Each line of the listing that contains the word "flip" is to be copied.

Top of DATA SHOWN

--- src/rtl/dpsk_rx_deframer.sv ---
// DBPSK receive deframer: differential decode, sync-word hunt, length byte,
// then payload bytes on a one-entry valid/ready output register.
module dpsk_rx_deframer #(
  parameter logic [15:0] SYNC_WORD = 16'hD391
) (
  input  logic       clk,
  input  logic       r,
  input  logic       sym_valid,
  input  logic       sym_phase,
  output logic [7:0] out_data,
  output logic       out_valid,
  input  logic       out_ready,
  output logic       out_last,
  output logic       locked,
  output logic       ovf,
  output logic       err,
  output logic [1:0] state_dbg
);

  // Output handshake: a byte transfers on every cycle where out_valid && out_ready.
  // out_valid stays high, with out_data/out_last stable, until that cycle.

  typedef enum logic [1:0] {
    HUNT    = 2'd0,
    LEN     = 2'd1,
    PAYLOAD = 2'd2
  } state_t;

  state_t      state, state_next;
  logic        prev_phase;
  logic [15:0] sr;
  logic [7:0]  len;
  logic [7:0]  bcnt;
  logic [7:0]  shreg;
  logic [2:0]  bit_cnt;

  logic        dbit;
  logic [15:0] sr_next;
  logic [7:0]  byte_next;
  logic        sync_hit;
  logic        len_done;
  logic        byte_done;
  logic        byte_last;
  logic        load_out;

  always_comb begin
    dbit      = sym_phase ^ prev_phase;
    sr_next   = {sr[14:0], dbit};
    byte_next = {shreg[6:0], dbit};
    sync_hit  = sym_valid && (state == HUNT) && (sr_next == SYNC_WORD);
    len_done  = sym_valid && (state == LEN) && (bit_cnt == 3'd7);
    byte_done = sym_valid && (state == PAYLOAD) && (bit_cnt == 3'd7);
    byte_last = (bcnt + 8'd1) == len;
    load_out  = !out_valid || out_ready;

    state_next = state;
    case (state)
      HUNT:    if (sync_hit) state_next = LEN;
      LEN:     if (len_done) state_next = (byte_next == 8'd0) ? HUNT : PAYLOAD;
      PAYLOAD: if (byte_done && byte_last) state_next = HUNT;
      default: state_next = HUNT;
    endcase
  end

  always_ff @(posedge clk) begin
    if (r) begin
      state      <= HUNT;
      prev_phase <= 1'b0;
      sr         <= 16'd0;
      len        <= 8'd0;
      bcnt       <= 8'd0;
      shreg      <= 8'd0;
      bit_cnt    <= 3'd0;
      out_data   <= 8'd0;
      out_valid  <= 1'b0;
      out_last   <= 1'b0;
      ovf        <= 1'b0;
      err        <= 1'b0;
    end else begin
      state <= state_next;
      ovf   <= 1'b0;
      err   <= 1'b0;
      if (out_valid && out_ready) out_valid <= 1'b0;

      if (sym_valid) begin
        prev_phase <= sym_phase;
        case (state)
          HUNT: begin
            sr <= sr_next;
            if (sync_hit) bit_cnt <= 3'd0;
          end
          LEN: begin
            shreg   <= byte_next;
            bit_cnt <= bit_cnt + 3'd1;
            if (len_done) begin
              if (byte_next == 8'd0) begin
                err <= 1'b1;
                sr  <= 16'd0;
              end else begin
                len  <= byte_next;
                bcnt <= 8'd0;
              end
            end
          end
          PAYLOAD: begin
            shreg   <= byte_next;
            bit_cnt <= bit_cnt + 3'd1;
            if (byte_done) begin
              bcnt <= bcnt + 8'd1;
              // A full output register with no accept this cycle loses the new byte.
              if (load_out) begin
                out_data  <= byte_next;
                out_last  <= byte_last;
                out_valid <= 1'b1;
              end else begin
                ovf <= 1'b1;
              end
              if (byte_last) sr <= 16'd0;
            end
          end
          default: ;
        endcase
      end
    end
  end

  assign locked    = (state == LEN) || (state == PAYLOAD);
  assign state_dbg = state;

endmodule

--- config.mk ---
export PLATFORM = sky130hd
export DESIGN_NAME = dpsk_rx_deframer
export DESIGN_NICKNAME = d
export VERILOG_FILES = /design/src/rtl/dpsk_rx_deframer.sv
export SDC_FILE = /design/constraint.sdc
export NUM_CORES = 1
export LEC_CHECK = 0
export ABC_AREA = 1
export CAP_MARGIN = 20
export CELL_PAD_IN_SITES_DETAIL_PLACEMENT = 0
export CELL_PAD_IN_SITES_GLOBAL_PLACEMENT = 1
export CORE_AREA = 2 2 99 101
export CTS_BUF_LIST = sky130_fd_sc_hd__clkbuf_4 sky130_fd_sc_hd__clkbuf_8
export CTS_CLUSTER_DIAMETER = 60
export DETAILED_ROUTE_END_ITERATION = 8
export DIE_AREA = 0 0 101 103
export PLACE_DENSITY_LB_ADDON = 0.2
export SETUP_SLACK_MARGIN = 0.15
export SLEW_MARGIN = 20
export SYNTH_ARGS = -nofsm -noshare
export SYNTH_HDL_FRONTEND = slang
export SYNTH_SLANG_ARGS = --single-unit
export TNS_END_PERCENT = 5
--- constraint.sdc ---
create_clock -name clk -period 4.3 [get_ports clk]
set_input_delay 0.86 -clock clk [delete_from_list [all_inputs] [get_ports clk]]
set_output_delay 0.86 -clock clk [all_outputs]
set_load 0.005 [all_outputs]
==> impl_metrics.tcl <==
set metrics [dict create \
    total_die_area_mm2 0.0104 \
    worstMarginPinSlew_ps 646 \
    detail_route.drc_violations 0 \
    critical-path-top-delay-family "simple AND/OR/NAND/NOR gates" \
    grt_most_used_layer "met2" \
    unrepaired_setup_endpoints_after_global_routing "no" \
    p_total_mw 1.37 \
    finished_cell_area_mm2 0.00309 \
    setup-tns-final_ps 0 \
    synth.net_count 400 \
    ctsResizeCount 0 \
    detailroute.via_count 2401 \
    period_share_pct 65.7 \
    globalRouteTotalUtil_pct 14.0 \
    chipWidth_um 101 \
    worst_ep_arrival_time_ps 3090 \
    yosys.cell_types.count 29 \
    reg2reg_setup_slack_ps 1910 \
    cellPowerDensity_mw_per_mm2 444 \
    cp_cell_sequence "clkdlybuf4s50_1 -> xnor2_1 -> a31oi_1 -> nor2_2 -> nand3_4 -> nand2_1 -> nand2_1 -> nor2_1" \
    rr_startpoint "state_dbg[0]" \
    ioPinCount 20 \
    final_layout_size_suffix_gt1_share_pct 6.68 \
    area_delta_synth_final_pct 13.0 \
    postSynthAreaPerCell_um2 7.04 \
    route.final.wire_length_mm 6.73 \
    timing.setup.critical_path_class "input port to flip-flop" \
    worstHoldEndpoint "bit_cnt[1]" \
    crit_path_start "sym_phase" \
    num_antenna_cells 0 \
    post_dr_wirelength_cell_um 13.0 \
    preCtsSetupSlack_ps 1130 \
    avgViaCountPerCell 4.64 \
    grtUsageMet2_pct 24.1 \
    timing.critical_path.mode_cell "sky130_fd_sc_hd__nand2_1" \
    grt_first_pass_wirelength_mm 11.6 \
    final_net_count 415 \
    gr_ovfl_total 0 \
    cts.sink_count 56 \
    grt_antenna_before_repair 0 \
    routed_antenna_nets 0 \
    max-cap-violations 0 \
    required_ps 4560 \
    rr_worst_depth 9 \
    die_height_um 103 \
    post_cts_buffers 0 \
    hpwl_mm 4.86 \
    final_util_pct 32.6 \
    grt_start_max_net_pins 24 \
    min_period_ps 2820 \
    min_from "bit_cnt[1]" \
    timing.final.max_slew_violations 0 \
    timing.critical_path.from_type "input port" \
    fmaxAchievable_mhz 354 \
    initial_utilization_pct 28.9 \
    min_path_cells 2 \
    clockBufferDepth 2 \
    status "complete, no violations" \
    cts.htree.levels 2 \
    path_clk_slew_ps 110 \
    critPathMaxFanout 23 \
    fillerInstances 1061 \
    cts_root_buf "sky130_fd_sc_hd__clkbuf_8" \
    reg2reg_to "out_data[5]" \
    grtUsageMet3_pct 2.31 \
    core_area_mm2 0.00946 \
    detailed_place.area_mm2 0.00299 \
    drt_pass1_iterations 6 \
    grtUsageMet1_pct 18.4 \
    yosysWarningCount 0 \
    path_class_of_the_lowest_slack_min_delay_path "flip-flop to flip-flop" \
    timing.critical_path.slowest_cell_delay_ps 490 \
    cts_hold_repair.buffers 0 \
    layout.area.seq_mm2 0.00112 \
    netlist_area_mm2 0.00273 \
    port_buffers 19 \
    floorplan.rows 36 \
    multi_input_area_mm2 0.00134 \
    timing.hold.ws_ps 477 \
    postSynthCellCount 388 \
    drt_first_iter_violations 64 \
    fin_ws_ps 1480 \
    clock_skew_ps 9.15 \
    worst_slew_margin_rel_pct 56.8 \
    clk-insertion-delay-late_ps 310 \
    cts_tree "done" \
    critical-path-slowest-cell "sky130_fd_sc_hd__xnor2_1" \
    hold_viol 0 \
    ys_seq_area_share_pct 41.0 \
    number_of_global_route_vias_before_repair 2362 \
    end_kind "flip-flop" \
    fin_cells 518 \
    place_inst 510 \
    ir_drop_mv 0.163 \
    power.static_leakage_nw 1.30 \
    finalSetupViolations 0 \
    cts-buffers-inserted 5 \
    crit_buf_inv 1 \
    yosys_register_bits 56 \
    gp_congestion 0.795 \
]
## placed cells by master (no fill, tap or decap), types with 4 or more instances in the layout
cell                              Yosys  final
sky130_fd_sc_hd__a211oi_1             8      8
sky130_fd_sc_hd__a21oi_1             16     16
sky130_fd_sc_hd__a31oi_1              7      7
sky130_fd_sc_hd__clkbuf_8             2      5
sky130_fd_sc_hd__clkdlybuf4s50_1      0     19
sky130_fd_sc_hd__dfxtp_1             56     56
sky130_fd_sc_hd__ha_1                 7      7
sky130_fd_sc_hd__inv_1               49     49
sky130_fd_sc_hd__nand2_1             70     70
sky130_fd_sc_hd__nand2_2              5      5
sky130_fd_sc_hd__nand3_1             20     20
sky130_fd_sc_hd__nand4_1             13     13
sky130_fd_sc_hd__nor2_1              73     73
sky130_fd_sc_hd__nor2_2               4      4
sky130_fd_sc_hd__nor3_1               5      5
sky130_fd_sc_hd__o21ai_0             29     29
## kinds of logic after synthesis
logic type / after synthesis / share of synthesized area, %
and+or+nand+nor: 198 / 32.2
AOI/OAI and AO/OA: 63 / 13.0
buffers and inverters: 62 / 9.89
DFF: 56 / 41.0
adders and majority gates: 7 / 3.21
xor gates and xnor gates: 2 / 0.641
## synthesized netlist by cell type
library cell | instances | area, um^2
sky130_fd_sc_hd__buf_6 | 2 | 22.5
sky130_fd_sc_hd__o21bai_1 | 1 | 7.51
sky130_fd_sc_hd__nand2_1 | 70 | 263
sky130_fd_sc_hd__nand2_4 | 1 | 11.3
sky130_fd_sc_hd__clkbuf_1 | 6 | 22.5
sky130_fd_sc_hd__inv_1 | 49 | 184
sky130_fd_sc_hd__nand3_4 | 1 | 17.5
sky130_fd_sc_hd__nor2_2 | 4 | 25.0
sky130_fd_sc_hd__nand3_1 | 20 | 100
sky130_fd_sc_hd__clkbuf_8 | 2 | 27.5
sky130_fd_sc_hd__dfxtp_1 | 56 | 1120
sky130_fd_sc_hd__nor2_4 | 2 | 22.5
sky130_fd_sc_hd__nand3_2 | 1 | 10.0
sky130_fd_sc_hd__o21ai_2 | 2 | 17.5
sky130_fd_sc_hd__a21oi_1 | 16 | 80.1
sky130_fd_sc_hd__nand3b_1 | 1 | 7.51
sky130_fd_sc_hd__xnor2_1 | 2 | 17.5
sky130_fd_sc_hd__or2_2 | 1 | 6.26
sky130_fd_sc_hd__ha_1 | 7 | 87.6
sky130_fd_sc_hd__nor2_1 | 73 | 274
sky130_fd_sc_hd__o21ai_0 | 29 | 145
sky130_fd_sc_hd__a31oi_1 | 7 | 43.8
sky130_fd_sc_hd__buf_2 | 2 | 10.0
sky130_fd_sc_hd__a211oi_1 | 8 | 60.1
sky130_fd_sc_hd__nand4_1 | 13 | 81.3
sky130_fd_sc_hd__nor4_1 | 1 | 6.26
sky130_fd_sc_hd__nor3_1 | 5 | 25.0
sky130_fd_sc_hd__buf_1 | 1 | 3.75
sky130_fd_sc_hd__nand2_2 | 5 | 31.3
## state kept, by name, summed over array words and instances, names as in the netlist
name / count
bcnt: 8
shreg: 7
out_last: 1
state_dbg: 2
len: 8
ovf: 1
out_data: 8
sr: 15
err: 1
prev_phase: 1
out_valid: 1
bit_cnt: 3
## report_power, final
| group | leakage, nW | switching, mW | internal, mW | total, mW |
|---|---|---|---|---|
| clock | 0.0448 | 0.184 | 0.123 | 0.307 |
| sequential | 0.455 | 0.0573 | 0.589 | 0.647 |
| combinational | 0.796 | 0.272 | 0.145 | 0.416 |
| total | 1.30 | 0.513 | 0.857 | 1.37 |
## layout make-up
| type | count | share of cell area, % |
|---|---|---|
| clock inverter | 2 | 0.527 |
| timing repair buffer | 21 | 6.65 |
| tap | 114 | 4.62 |
| multi-input combinational | 270 | 43.4 |
| inverter | 49 | 5.96 |
| clock buffer | 6 | 2.47 |
| sequential | 56 | 36.3 |
## per-layer routing
layer,part of all wire (%),vias up
met5,0,-
met4,1.4,0
met3,2.2,10
met2,46,23
met1,50,1090
li1,-,1278
## worst max path at each step
stage	to	slack, ps	depth (start not counted)
final	sr[7]	1480	8
after global routing	sr[8]	1260	7
after CTS	locked	1440	3
after detailed placement	sr[7]	1130	8
after global placement	sr[1]	1190	7
after floorplan	sr[0]	2160	7
## worst reg2reg max path, cell delays in order (launching register included)
cell,delay [ps]
sky130_fd_sc_hd__dfxtp_1,360
sky130_fd_sc_hd__inv_1,110
sky130_fd_sc_hd__ha_1,540
sky130_fd_sc_hd__inv_1,120
sky130_fd_sc_hd__nor2_1,130
sky130_fd_sc_hd__inv_1,70
sky130_fd_sc_hd__nor2_1,500
sky130_fd_sc_hd__inv_1,270
sky130_fd_sc_hd__nor2_1,150
sky130_fd_sc_hd__nor2_1,60
No activity file was read; power rests on OpenSTA's default activity.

Bottom of DATA SHOWN

# RESPONSE AREA
    timing.setup.critical_path_class "input port to flip-flop" \
    path_class_of_the_lowest_slack_min_delay_path "flip-flop to flip-flop" \
    end_kind "flip-flop" \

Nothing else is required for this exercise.